Why I would NOT do this in a streaming job
Tempting design: “send the notification the moment the balance drops below the threshold.” Two problems:
- Need to suppress duplicates across a day, including across pauses in the stream. Stream state must persist for 24 hours per user.
- Quiet hours mean the event needs to be delayed until morning. Now you need a “send later” queue.
- A failed pipeline silently drops notifications.
A daily batch job, run hourly per time zone, with a unique constraint dedup, is simpler and equally good for this use case. Real-time would matter if the SLA were “within 5 minutes of the balance dropping,” but it is not.

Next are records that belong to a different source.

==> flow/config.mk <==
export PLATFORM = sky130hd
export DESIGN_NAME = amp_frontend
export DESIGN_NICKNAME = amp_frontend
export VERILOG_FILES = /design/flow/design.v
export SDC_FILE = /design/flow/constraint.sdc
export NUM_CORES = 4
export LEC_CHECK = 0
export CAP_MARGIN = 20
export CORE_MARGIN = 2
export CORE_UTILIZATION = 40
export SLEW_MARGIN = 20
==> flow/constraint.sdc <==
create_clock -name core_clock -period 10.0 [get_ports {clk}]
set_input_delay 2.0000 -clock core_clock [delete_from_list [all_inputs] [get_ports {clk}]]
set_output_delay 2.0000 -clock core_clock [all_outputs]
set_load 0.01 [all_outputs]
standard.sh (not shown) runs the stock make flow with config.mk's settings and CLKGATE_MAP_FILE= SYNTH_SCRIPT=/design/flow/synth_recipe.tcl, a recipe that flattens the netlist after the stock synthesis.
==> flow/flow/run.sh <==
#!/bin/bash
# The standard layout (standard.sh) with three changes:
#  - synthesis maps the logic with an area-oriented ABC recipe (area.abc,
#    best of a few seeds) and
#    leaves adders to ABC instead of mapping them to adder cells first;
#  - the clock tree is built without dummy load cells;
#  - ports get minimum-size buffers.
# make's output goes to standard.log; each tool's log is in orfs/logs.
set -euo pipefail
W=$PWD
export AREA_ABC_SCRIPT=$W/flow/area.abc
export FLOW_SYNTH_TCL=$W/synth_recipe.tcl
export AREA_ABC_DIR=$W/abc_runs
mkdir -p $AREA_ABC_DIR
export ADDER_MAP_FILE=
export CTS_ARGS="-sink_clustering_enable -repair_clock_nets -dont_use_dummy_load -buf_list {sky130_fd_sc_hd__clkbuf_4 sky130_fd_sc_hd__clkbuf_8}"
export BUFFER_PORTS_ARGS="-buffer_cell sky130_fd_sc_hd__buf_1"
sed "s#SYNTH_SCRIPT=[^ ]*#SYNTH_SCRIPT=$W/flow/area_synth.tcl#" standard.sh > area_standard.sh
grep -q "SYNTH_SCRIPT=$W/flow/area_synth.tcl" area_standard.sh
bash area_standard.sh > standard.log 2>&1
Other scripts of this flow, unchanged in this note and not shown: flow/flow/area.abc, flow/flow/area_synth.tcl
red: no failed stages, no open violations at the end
Source: an optimization exercise on an open RTL-to-GDS flow (aim: small area and a short achievable clock period). Production flows keep margins and buffers that such runs may drop. Only simulation tests tie the RTL to the original design; equivalence was not proved.

==> flow/design.v, too long to show whole: its modules and the start of the top module <==
// module UC: 49 lines
// module MD: 3771 lines
// module j17_core: 132 lines
module j17_core (
  input         clk,
  input         rst,
  input  [31:0] instr,
  input  [17:0] sw,
  input         btn,
  output [31:0] pc,
  output [31:0] result,
  output [6:0]  display1,
  output [6:0]  display2,
  output [6:0]  display3
);
  // ...
==> flow/flow/run.sh <==
#!/bin/bash
set -uo pipefail
bash standard.sh SETUP_SLACK_MARGIN=40 finish > flow_make.log 2>&1
status=$?
tail -n 40 flow_make.log
exit $status
==> flow/standard.sh <==
#!/bin/bash
# synth_recipe.tcl (not shown) runs the flow's synth.tcl, then flattens the netlist and writes it again
# the make line also repeats each setting of config.mk as NAME=value (left out here)
make -C /OpenROAD-flow-scripts/flow DESIGN_CONFIG=/design/flow/config.mk WORK_HOME=/design/flow/orfs CLKGATE_MAP_FILE= SYNTH_SCRIPT=/design/flow/synth_recipe.tcl "${@:-finish}"
==> flow/config.mk <==
export PLATFORM = sky130hd
export DESIGN_NAME = j17_core
export DESIGN_NICKNAME = j17_core
export VERILOG_FILES = /design/flow/design.v
export SDC_FILE = /design/flow/constraint.sdc
export NUM_CORES = 4
export LEC_CHECK = 0
export ABC_AREA = 1
export CAP_MARGIN = 20
export CORE_MARGIN = 2
export CORE_UTILIZATION = 40
export PLACE_DENSITY = 0.6
export SLEW_MARGIN = 20
==> flow/constraint.sdc <==
create_clock -name core_clock -period 120.0 [get_ports {clk}]
set_input_delay 24.0000 -clock core_clock [delete_from_list [all_inputs] [get_ports {clk}]]
set_output_delay 24.0000 -clock core_clock [all_outputs]
set_load 0.01 [all_outputs]
==> run_summary.xml, run 1 <==
<?xml version="1.0" encoding="UTF-8"?>
<metrics>
  <group name="layout">
    <metric name="seq_share" unit="">0.200</metric>
    <metric name="layout.clock_buffers" unit="">71</metric>
    <metric name="flip_flop_count_of_the_largest_register_after_layout" unit="">256</metric>
    <metric name="antennaDiodeCount" unit="">14</metric>
    <metric name="cell_kind_with_the_greatest_summed_area" unit="">multi-input combinational cells</metric>
    <metric name="design.final.nets" unit="">11305</metric>
    <metric name="n_all_inverters" unit="">1254</metric>
  </group>
  <group name="worst_setup_path">
    <metric name="criticalPathCategory" unit="">in2reg</metric>
  </group>
  <group name="sta">
    <metric name="max_freq" unit="GHz">0.0130</metric>
    <metric name="final_max_slew_viol_count" unit="">0</metric>
  </group>
  <group name="clock_network">
    <metric name="clock_latency" unit="ns">0.68</metric>
    <metric name="cts_tree" unit="">built</metric>
  </group>
  <group name="placed_design">
    <metric name="placedInstanceArea" unit="µm²">84900</metric>
    <metric name="placed_wire_length_estimate_after_detailed_placement" unit="µm">281000</metric>
  </group>
  <group name="floorplanning">
    <metric name="num_rows" unit="">163</metric>
    <metric name="placeableCoreArea" unit="µm²">198000</metric>
  </group>
  <group name="global_routing">
    <metric name="grt_max_degree" unit="">59</metric>
    <metric name="grt_util_met1" unit="">0.440</metric>
  </group>
  <group name="yosys">
    <metric name="synth-compound-area-share" unit="">0.209</metric>
  </group>
  <group name="run_status">
    <metric name="outcome" unit="">finished clean</metric>
  </group>
  <group name="detailed_routing">
    <metric name="wl_per_cell" unit="µm">30.9</metric>
  </group>
</metrics>
==> run 2: changes to the inputs <==
--- a/flow/design.v
+++ b/flow/design.v
@@ -55,81 +55,161 @@
   output [31:0] q
 );
   wire [31:0] m = div ? b : a;
   wire [33:0] m3 = {2'b00, m} + {1'b0, m, 1'b0};
   wire [31:0] x1 = div ? ~m : m;
   wire [31:0] x2 = div ? ~{m[30:0], 1'b0} : {m[30:0], 1'b0};
   wire [31:0] x3 = div ? ~m3[31:0] : m3[31:0];
   wire [33:0] hz1, hz2, hz3;   
+  wire ob0_1 = b[30] | b[31];
+  wire ob0_3 = b[28] | b[29];
+  wire ob0_5 = b[26] | b[27];
+  wire ob0_7 = b[24] | b[25];
+  wire ob0_9 = b[22] | b[23];
+  wire ob0_11 = b[20] | b[21];
+  wire ob0_13 = b[18] | b[19];
+  wire ob0_15 = b[16] | b[17];
+  wire ob0_17 = b[14] | b[15];
+  wire ob0_19 = b[12] | b[13];
+  wire ob0_21 = b[10] | b[11];
+  wire ob0_23 = b[8] | b[9];
+  wire ob0_25 = b[6] | b[7];
+  wire ob0_27 = b[4] | b[5];
+  wire ob0_29 = b[2] | b[3];
+  wire ob0_31 = b[0] | b[1];
+  wire ob1_2 = b[29] | ob0_1;
+  wire ob1_3 = ob0_3 | ob0_1;
+  wire ob1_6 = b[25] | ob0_5;
+  wire ob1_7 = ob0_7 | ob0_5;
+  wire ob1_10 = b[21] | ob0_9;
+  wire ob1_11 = ob0_11 | ob0_9;
+  wire ob1_14 = b[17] | ob0_13;
+  wire ob1_15 = ob0_15 | ob0_13;
+  wire ob1_18 = b[13] | ob0_17;
+  wire ob1_19 = ob0_19 | ob0_17;
+  wire ob1_22 = b[9] | ob0_21;
+  wire ob1_23 = ob0_23 | ob0_21;
+  wire ob1_26 = b[5] | ob0_25;
+  wire ob1_27 = ob0_27 | ob0_25;
+  wire ob1_30 = b[1] | ob0_29;
+  wire ob1_31 = ob0_31 | ob0_29;
+  wire ob2_4 = b[27] | ob1_3;
+  wire ob2_5 = ob0_5 | ob1_3;
+  wire ob2_6 = ob1_6 | ob1_3;
+  wire ob2_7 = ob1_7 | ob1_3;
+  wire ob2_12 = b[19] | ob1_11;
+  wire ob2_13 = ob0_13 | ob1_11;
+  wire ob2_14 = ob1_14 | ob1_11;
+  wire ob2_15 = ob1_15 | ob1_11;
+  wire ob2_20 = b[11] | ob1_19;
+  wire ob2_21 = ob0_21 | ob1_19;
+  wire ob2_22 = ob1_22 | ob1_19;
+  wire ob2_23 = ob1_23 | ob1_19;
+  wire ob2_28 = b[3] | ob1_27;
+  wire ob2_29 = ob0_29 | ob1_27;
+  wire ob2_30 = ob1_30 | ob1_27;
+  wire ob2_31 = ob1_31 | ob1_27;
+  wire ob3_8 = b[23] | ob2_7;
+  wire ob3_9 = ob0_9 | ob2_7;
+  wire ob3_10 = ob1_10 | ob2_7;
+  wire ob3_11 = ob1_11 | ob2_7;
+  wire ob3_12 = ob2_12 | ob2_7;
+  wire ob3_13 = ob2_13 | ob2_7;
+  wire ob3_14 = ob2_14 | ob2_7;
+  wire ob3_15 = ob2_15 | ob2_7;
+  wire ob3_24 = b[7] | ob2_23;
+  wire ob3_25 = ob0_25 | ob2_23;
+  wire ob3_26 = ob1_26 | ob2_23;
+  wire ob3_27 = ob1_27 | ob2_23;
+  wire ob3_28 = ob2_28 | ob2_23;
+  wire ob3_29 = ob2_29 | ob2_23;
+  wire ob3_30 = ob2_30 | ob2_23;
+  wire ob3_31 = ob2_31 | ob2_23;
+  wire ob4_16 = b[15] | ob3_15;
+  wire ob4_17 = ob0_17 | ob3_15;
+  wire ob4_18 = ob1_18 | ob3_15;
+  wire ob4_19 = ob1_19 | ob3_15;
+  wire ob4_20 = ob2_20 | ob3_15;
+  wire ob4_21 = ob2_21 | ob3_15;
+  wire ob4_22 = ob2_22 | ob3_15;
+  wire ob4_23 = ob2_23 | ob3_15;
+  wire ob4_24 = ob3_24 | ob3_15;
+  wire ob4_25 = ob3_25 | ob3_15;
+  wire ob4_26 = ob3_26 | ob3_15;
+  wire ob4_27 = ob3_27 | ob3_15;
+  wire ob4_28 = ob3_28 | ob3_15;
+  wire ob4_29 = ob3_29 | ob3_15;
+  wire ob4_30 = ob3_30 | ob3_15;
+  wire ob4_31 = ob3_31 | ob3_15;
   assign hz1[0] = 1'b1;
-  assign hz1[1] = hz1[0] & ~b[31];
-  assign hz1[2] = hz1[1] & ~b[30];
-  assign hz1[3] = hz1[2] & ~b[29];
-  assign hz1[4] = hz1[3] & ~b[28];
-  assign hz1[5] = hz1[4] & ~b[27];
-  assign hz1[6] = hz1[5] & ~b[26];
-  assign hz1[7] = hz1[6] & ~b[25];
-  assign hz1[8] = hz1[7] & ~b[24];
-  assign hz1[9] = hz1[8] & ~b[23];
-  assign hz1[10] = hz1[9] & ~b[22];
-  assign hz1[11] = hz1[10] & ~b[21];
-  assign hz1[12] = hz1[11] & ~b[20];
-  assign hz1[13] = hz1[12] & ~b[19];
-  assign hz1[14] = hz1[13] & ~b[18];
-  assign hz1[15] = hz1[14] & ~b[17];
-  assign hz1[16] = hz1[15] & ~b[16];
-  assign hz1[17] = hz1[16] & ~b[15];
-  assign hz1[18] = hz1[17] & ~b[14];
-  assign hz1[19] = hz1[18] & ~b[13];
-  assign hz1[20] = hz1[19] & ~b[12];
-  assign hz1[21] = hz1[20] & ~b[11];
-  assign hz1[22] = hz1[21] & ~b[10];
-  assign hz1[23] = hz1[22] & ~b[9];
-  assign hz1[24] = hz1[23] & ~b[8];
-  assign hz1[25] = hz1[24] & ~b[7];
-  assign hz1[26] = hz1[25] & ~b[6];
-  assign hz1[27] = hz1[26] & ~b[5];
-  assign hz1[28] = hz1[27] & ~b[4];
-  assign hz1[29] = hz1[28] & ~b[3];
-  assign hz1[30] = hz1[29] & ~b[2];
-  assign hz1[31] = hz1[30] & ~b[1];
-  assign hz1[32] = hz1[31] & ~b[0];
+  assign hz1[1] = ~b[31];
+  assign hz1[2] = ~ob0_1;
+  assign hz1[3] = ~ob1_2;
+  assign hz1[4] = ~ob1_3;
+  assign hz1[5] = ~ob2_4;
+  assign hz1[6] = ~ob2_5;
+  assign hz1[7] = ~ob2_6;
+  assign hz1[8] = ~ob2_7;
+  assign hz1[9] = ~ob3_8;
+  assign hz1[10] = ~ob3_9;
+  assign hz1[11] = ~ob3_10;
+  assign hz1[12] = ~ob3_11;
+  assign hz1[13] = ~ob3_12;
+  assign hz1[14] = ~ob3_13;
+  assign hz1[15] = ~ob3_14;
+  assign hz1[16] = ~ob3_15;
+  assign hz1[17] = ~ob4_16;
+  assign hz1[18] = ~ob4_17;
+  assign hz1[19] = ~ob4_18;
+  assign hz1[20] = ~ob4_19;
+  assign hz1[21] = ~ob4_20;
+  assign hz1[22] = ~ob4_21;
+  assign hz1[23] = ~ob4_22;
+  assign hz1[24] = ~ob4_23;
+  assign hz1[25] = ~ob4_24;
+  assign hz1[26] = ~ob4_25;
+  assign hz1[27] = ~ob4_26;
+  assign hz1[28] = ~ob4_27;
+  assign hz1[29] = ~ob4_28;
+  assign hz1[30] = ~ob4_29;
+  assign hz1[31] = ~ob4_30;
+  assign hz1[32] = ~ob4_31;
   assign hz2[0] = ~b[31];
-  assign hz2[1] = hz2[0] & ~b[30];
-  assign hz2[2] = hz2[1] & ~b[29];
-  assign hz2[3] = hz2[2] & ~b[28];
-  assign hz2[4] = hz2[3] & ~b[27];
-  assign hz2[5] = hz2[4] & ~b[26];
-  assign hz2[6] = hz2[5] & ~b[25];
-  assign hz2[7] = hz2[6] & ~b[24];
-  assign hz2[8] = hz2[7] & ~b[23];
-  assign hz2[9] = hz2[8] & ~b[22];
-  assign hz2[10] = hz2[9] & ~b[21];
-  assign hz2[11] = hz2[10] & ~b[20];
-  assign hz2[12] = hz2[11] & ~b[19];
-  assign hz2[13] = hz2[12] & ~b[18];
-  assign hz2[14] = hz2[13] & ~b[17];
-  assign hz2[15] = hz2[14] & ~b[16];
-  assign hz2[16] = hz2[15] & ~b[15];
-  assign hz2[17] = hz2[16] & ~b[14];
-  assign hz2[18] = hz2[17] & ~b[13];
-  assign hz2[19] = hz2[18] & ~b[12];
-  assign hz2[20] = hz2[19] & ~b[11];
-  assign hz2[21] = hz2[20] & ~b[10];
-  assign hz2[22] = hz2[21] & ~b[9];
-  assign hz2[23] = hz2[22] & ~b[8];
-  assign hz2[24] = hz2[23] & ~b[7];
-  assign hz2[25] = hz2[24] & ~b[6];
-  assign hz2[26] = hz2[25] & ~b[5];
-  assign hz2[27] = hz2[26] & ~b[4];
-  assign hz2[28] = hz2[27] & ~b[3];
-  assign hz2[29] = hz2[28] & ~b[2];
-  assign hz2[30] = hz2[29] & ~b[1];
-  assign hz2[31] = hz2[30] & ~b[0];
+  assign hz2[1] = ~ob0_1;
+  assign hz2[2] = ~ob1_2;
+  assign hz2[3] = ~ob1_3;
+  assign hz2[4] = ~ob2_4;
+  assign hz2[5] = ~ob2_5;
+  assign hz2[6] = ~ob2_6;
+  assign hz2[7] = ~ob2_7;
+  assign hz2[8] = ~ob3_8;
+  assign hz2[9] = ~ob3_9;
+  assign hz2[10] = ~ob3_10;
+  assign hz2[11] = ~ob3_11;
+  assign hz2[12] = ~ob3_12;
+  assign hz2[13] = ~ob3_13;
+  assign hz2[14] = ~ob3_14;
+  assign hz2[15] = ~ob3_15;
+  assign hz2[16] = ~ob4_16;
+  assign hz2[17] = ~ob4_17;
+  assign hz2[18] = ~ob4_18;
+  assign hz2[19] = ~ob4_19;
+  assign hz2[20] = ~ob4_20;
+  assign hz2[21] = ~ob4_21;
+  assign hz2[22] = ~ob4_22;
+  assign hz2[23] = ~ob4_23;
+  assign hz2[24] = ~ob4_24;
+  assign hz2[25] = ~ob4_25;
+  assign hz2[26] = ~ob4_26;
+  assign hz2[27] = ~ob4_27;
+  assign hz2[28] = ~ob4_28;
+  assign hz2[29] = ~ob4_29;
+  assign hz2[30] = ~ob4_30;
+  assign hz2[31] = ~ob4_31;
   wire [32:0] t3;
   assign t3[0] = 1'b1;
   assign t3[2] = ~b[1] & (~b[0] | t3[0]);
   assign t3[4] = ~b[3] & (~b[2] | t3[2]);
   assign t3[6] = ~b[5] & (~b[4] | t3[4]);
   assign t3[8] = ~b[7] & (~b[6] | t3[6]);
   assign t3[10] = ~b[9] & (~b[8] | t3[8]);
   assign t3[12] = ~b[11] & (~b[10] | t3[10]);
==> flow/flow/run.sh (replaced) <==
#!/bin/bash
set -uo pipefail
bash standard.sh SETUP_SLACK_MARGIN=40 SETUP_MOVE_SEQUENCE=sizeup SKIP_PIN_SWAP=1 \
  SKIP_GATE_CLONING=1 BUFFER_PORTS_ARGS="-buffer_cell sky130_fd_sc_hd__buf_2" finish > flow_make.log 2>&1
status=$?
tail -n 40 flow_make.log
exit $status
--- a/flow/config.mk
+++ b/flow/config.mk
@@ -4,10 +4,11 @@
 export VERILOG_FILES = /design/flow/design.v
 export SDC_FILE = /design/flow/constraint.sdc
 export NUM_CORES = 4
 export LEC_CHECK = 0
 export ABC_AREA = 1
 export CAP_MARGIN = 20
 export CORE_MARGIN = 2
 export CORE_UTILIZATION = 40
+export CTS_BUF_LIST = sky130_fd_sc_hd__clkbuf_8
 export PLACE_DENSITY = 0.6
 export SLEW_MARGIN = 20
==> run 2 against run 1 <==
Compared with the run above: die area rose by 0.88%; non-clock buffer count fell by 146; first-iteration DRC count grew 1.1%; register-to-register slack worse by 0.18 ns; sequential share of layout area increased by 0.077 points.
==> run_summary.xml, run 2 <==
<?xml version="1.0" encoding="UTF-8"?>
<metrics>
  <group name="run_status">
    <metric name="outcome" unit="">finished clean</metric>
  </group>
  <group name="clock_network">
    <metric name="cts-root-buf" unit="">clkbuf_8</metric>
    <metric name="cts_tree" unit="">built</metric>
    <metric name="clock_latency" unit="ns">0.87</metric>
    <metric name="clkSlewWorstSetupHoldPaths" unit="ns">0.07</metric>
    <metric name="cts_sinks" unit="">619</metric>
    <metric name="htree_levels" unit="">3</metric>
    <metric name="numCtsBuffers" unit="">99</metric>
    <metric name="clock_tree.buffer_depth" unit="">3</metric>
  </group>
  <group name="worst_setup_path">
    <metric name="criticalPathCategory" unit="">in2reg</metric>
    <metric name="critical-path-top-cell-by-count" unit="">nand2_1</metric>
    <metric name="crit_family" unit="">compound AO/OA/AOI/OAI gates</metric>
    <metric name="worstSetupStartpoint" unit="">instr[24]</metric>
    <metric name="critical_path.max_stage_delay" unit="ns">0.61</metric>
    <metric name="worstReg2RegEnd" unit="">D8[16]$_DFFE_PP_</metric>
    <metric name="cp_max_fo" unit="">42</metric>
    <metric name="endpoint_kind" unit="">flop</metric>
    <metric name="timing.critical_path.required" unit="ns">120.64</metric>
    <metric name="regToRegSetupSlack" unit="ns">66.41</metric>
    <metric name="critPathArrivalTime" unit="ns">77.47</metric>
    <metric name="reg2reg_depth" unit="">283</metric>
    <metric name="critical-path-slowest-cell" unit="">a21boi_0</metric>
    <metric name="critical_path_buf_inv_count" unit="">50</metric>
    <metric name="start_kind" unit="">primary input</metric>
    <metric name="critical_path.reg2reg.startpoint" unit="">SP[0]$_SDFFE_PP0P_</metric>
  </group>
  <group name="detailed_routing">
    <metric name="detailroute.via_count" unit="">81434</metric>
    <metric name="first_pass_iters" unit="">7</metric>
    <metric name="detail_route.wirelength" unit="µm">399000</metric>
    <metric name="detail_route.drc_violations" unit="">0</metric>
    <metric name="ant_nets" unit="">0</metric>
    <metric name="drtIter0Drc" unit="">10705</metric>
    <metric name="routed_via_density" unit="">6.30</metric>
    <metric name="wl_per_cell" unit="µm">30.9</metric>
  </group>
  <group name="layout">
    <metric name="register_area" unit="µm²">17800</metric>
    <metric name="multi_input_area" unit="µm²">57500</metric>
    <metric name="design.final.nets" unit="">11638</metric>
    <metric name="most_flop_heavy_register" unit="">R</metric>
    <metric name="synthToLayoutAreaGrowth" unit="%">10.3</metric>
    <metric name="layout.cells.most_common" unit="">nand2_1</metric>
    <metric name="flip_flop_count_of_the_largest_register_after_layout" unit="">256</metric>
    <metric name="fin_util" unit="">0.444</metric>
    <metric name="fillCellCount" unit="">20001</metric>
    <metric name="drive_gt1_frac" unit="">0.118</metric>
    <metric name="layout_common_cells" unit="">nand2_1, inv_1, ha_1, a21oi_1, o21ai_0</metric>
  </group>
  <group name="floorplanning">
    <metric name="die_area" unit="µm²">205000</metric>
    <metric name="initial_core_util" unit="">0.402</metric>
    <metric name="placeableCoreArea" unit="µm²">200000</metric>
    <metric name="die_height" unit="µm">452</metric>
    <metric name="num_io_pins" unit="">138</metric>
    <metric name="num_rows" unit="">164</metric>
    <metric name="die_w" unit="µm">452</metric>
  </group>
  <group name="yosys">
    <metric name="post_synth.cell_area_avg" unit="µm²">7.99</metric>
    <metric name="yosysWarningCount" unit="">2</metric>
    <metric name="synth_top_cell_area_share" unit="">0.203</metric>
    <metric name="synth_top_family_by_area" unit="">adder cells</metric>
    <metric name="synthesized_nets" unit="">11534</metric>
    <metric name="synth_async_sr_flop_share" unit="">0</metric>
    <metric name="ys_types" unit="">82</metric>
    <metric name="synth_most_common_cell" unit="">nand2_1</metric>
    <metric name="synth_cells" unit="">10071</metric>
    <metric name="synth_largest_area_cell" unit="">edfxtp_1</metric>
    <metric name="syn_area" unit="µm²">80400</metric>
    <metric name="most_used_dff_post_synth" unit="">edfxtp_1</metric>
    <metric name="synth-compound-area-share" unit="">0.193</metric>
    <metric name="synthAdderAreaFrac" unit="">0.270</metric>
    <metric name="seq_area_frac_synth" unit="">0.222</metric>
    <metric name="yosys-top-cells-area" unit="">edfxtp_1, fa_1, ha_1</metric>
    <metric name="netlist_top_cells_count" unit="">nand2_1, inv_1, ha_1, a21oi_1, o21ai_0</metric>
    <metric name="synth_enable_flop_cells" unit="">544</metric>
    <metric name="post_synth_mux_area_share" unit="">0</metric>
    <metric name="ys_ff_latch" unit="">619</metric>
    <metric name="synthXorXnorAreaFrac" unit="">0.0375</metric>
    <metric name="synth-simple-area-share" unit="">0.193</metric>
  </group>
  <group name="global_routing">
    <metric name="wire_length_of_the_first_global_routing_pass" unit="µm">564000</metric>
    <metric name="gr-usage-all-layers" unit="">0.380</metric>
    <metric name="antenna_found_initial" unit="">24</metric>
    <metric name="global_route.overflow_total" unit="">0</metric>
    <metric name="first_global_vias" unit="">78934</metric>
    <metric name="grt_max_degree" unit="">91</metric>
  </group>
  <group name="sta">
    <metric name="max_freq" unit="GHz">0.0130</metric>
    <metric name="timing.final.setup_violations" unit="">0</metric>
    <metric name="final_max_slew_viol_count" unit="">0</metric>
    <metric name="tns" unit="ns">0</metric>
    <metric name="timing.final.crit_share" unit="">0.640</metric>
    <metric name="finalCriticalPeriod" unit="ns">76.83</metric>
    <metric name="finalHoldViolCount" unit="">0</metric>
    <metric name="rsz0062_at_grt" unit="">false</metric>
    <metric name="fin_skew" unit="ns">0.0755</metric>
    <metric name="worst-slew-pin-transition" unit="ns">1.30</metric>
    <metric name="worst_slew_margin_rel" unit="">0.133</metric>
  </group>
  <group name="min_path">
    <metric name="cell_depth_of_the_worst_hold_path" unit="">2</metric>
    <metric name="timing.hold.worst_endpoint" unit="">SP[6]$_SDFFE_PP0P_</metric>
    <metric name="worst_hold_path_type" unit="">reg2reg</metric>
    <metric name="worstHoldStart" unit="">SP[6]$_SDFFE_PP0P_</metric>
  </group>
  <group name="placed_design">
    <metric name="gpl.final_weighted_congestion" unit="">1.04</metric>
    <metric name="place.port_buffers" unit="">137</metric>
    <metric name="placed_wire_length_estimate_after_detailed_placement" unit="µm">290000</metric>
  </group>
  <group name="job">
    <metric name="max_cap_violations" unit="">0</metric>
  </group>
</metrics>
run 2: changes by cell type in the layout (fill, tap and decap cells not counted), moves of 81 or more:
| cell | change |
|---|---|
| buf_2 | +127 |
| buf_4 | -154 |
| clkbuf_8 | +111 |
| clkdlybuf4s50_1 | -131 |
| nand2_1 | +321 |
| nand3_1 | +108 |
| o22ai_1 | -81 |
run 2: through the flow:
stage | hold slack (ns) | cells | worst slack, ns | cell area [µm²]
floorplan | 0.482 | 10071 | 48.17 | 80400
global placement | 0.533 | 12729 | 30.82 | 85200
detailed placement | 0.537 | 12729 | 30.43 | 85200
CTS | 0.549 | 12911 | 40.04 | 87700
global route | 0.593 | 12918 | 39.92 | 88700
finish | 0.556 | 12923 | 43.17 | 88700
run 2: routing by layer:
| layer | track usage | wire length (µm) | vias to the layer above |
|---|---|---|---|
| li1 | - | - | 35273 |
| met1 | 0.454 | 144000 | 39047 |
| met2 | 0.581 | 172000 | 5455 |
| met3 | 0.0911 | 43500 | 1641 |
| met4 | 0.309 | 40000 | 18 |
| met5 | 0 | 135 | - |
run 2: cell type report:
class	instances	share of cell area
tap	2656	0.0375
sequential	619	0.201
clock buffer	111	0.0172
clock inverter	71	0.00611
inverter	1296	0.0563
multi-input combinational	7753	0.648
antenna	11	0.000310
timing repair buffer	406	0.0332
run 2: logic make-up after synthesis:
logic type	count (synthesis)
compound gates	2537
buf+inv	1699
xor+xnor	344
fa+ha+maj	1410
flops	619
simple gates	3462
run 2: worst reg2reg max path: cells and delay by family (launching register included):
family | cells | cell delay [ns]
AOI/OAI and AO/OA | 104 | 21.95
xor gates and xnor gates | 4 | 0.64
buffers and inverters | 46 | 7.28
adders and majority gates | 25 | 8.46
DFF | 1 | 0.54
and+or+nand+nor | 104 | 14.50
run 2: worst max path at each step:
stage / end / slack (ns) / depth (start not counted)
after floorplan: D0[1]$_DFFE_PP_ / 48.17 / 281
after global placement: D0[9]$_DFFE_PP_ / 30.82 / 298
after detailed placement: R[0][3]$_DFFE_PP_ / 30.43 / 291
after CTS: D7[25]$_DFFE_PP_ / 40.04 / 298
after global routing: D0[2]$_DFFE_PP_ / 39.92 / 299
final: D9[16]$_DFFE_PP_ / 43.17 / 284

Common mistakes interviewers want you to name
- No unique constraint. Retries duplicate notifications.
- One global cron. Wakes up users at 3 AM.
- Insert row AFTER push. Crash window: push sent, no record, retry sends again.
- Inferring time zone from the device IP. Inaccurate and creepy.
- Same template for every user. Should be localized.
Bonus follow-up the interviewer might throw
“How would you handle a customer who responds ‘stop’ to the notification?”
The response is a customer-care channel signal. Route it back into the account record as an opt-out on this specific notification type. The next day’s eligibility query filters them out. The opt-out is per notification type so they can still get fraud alerts even if they muted low-balance notifications.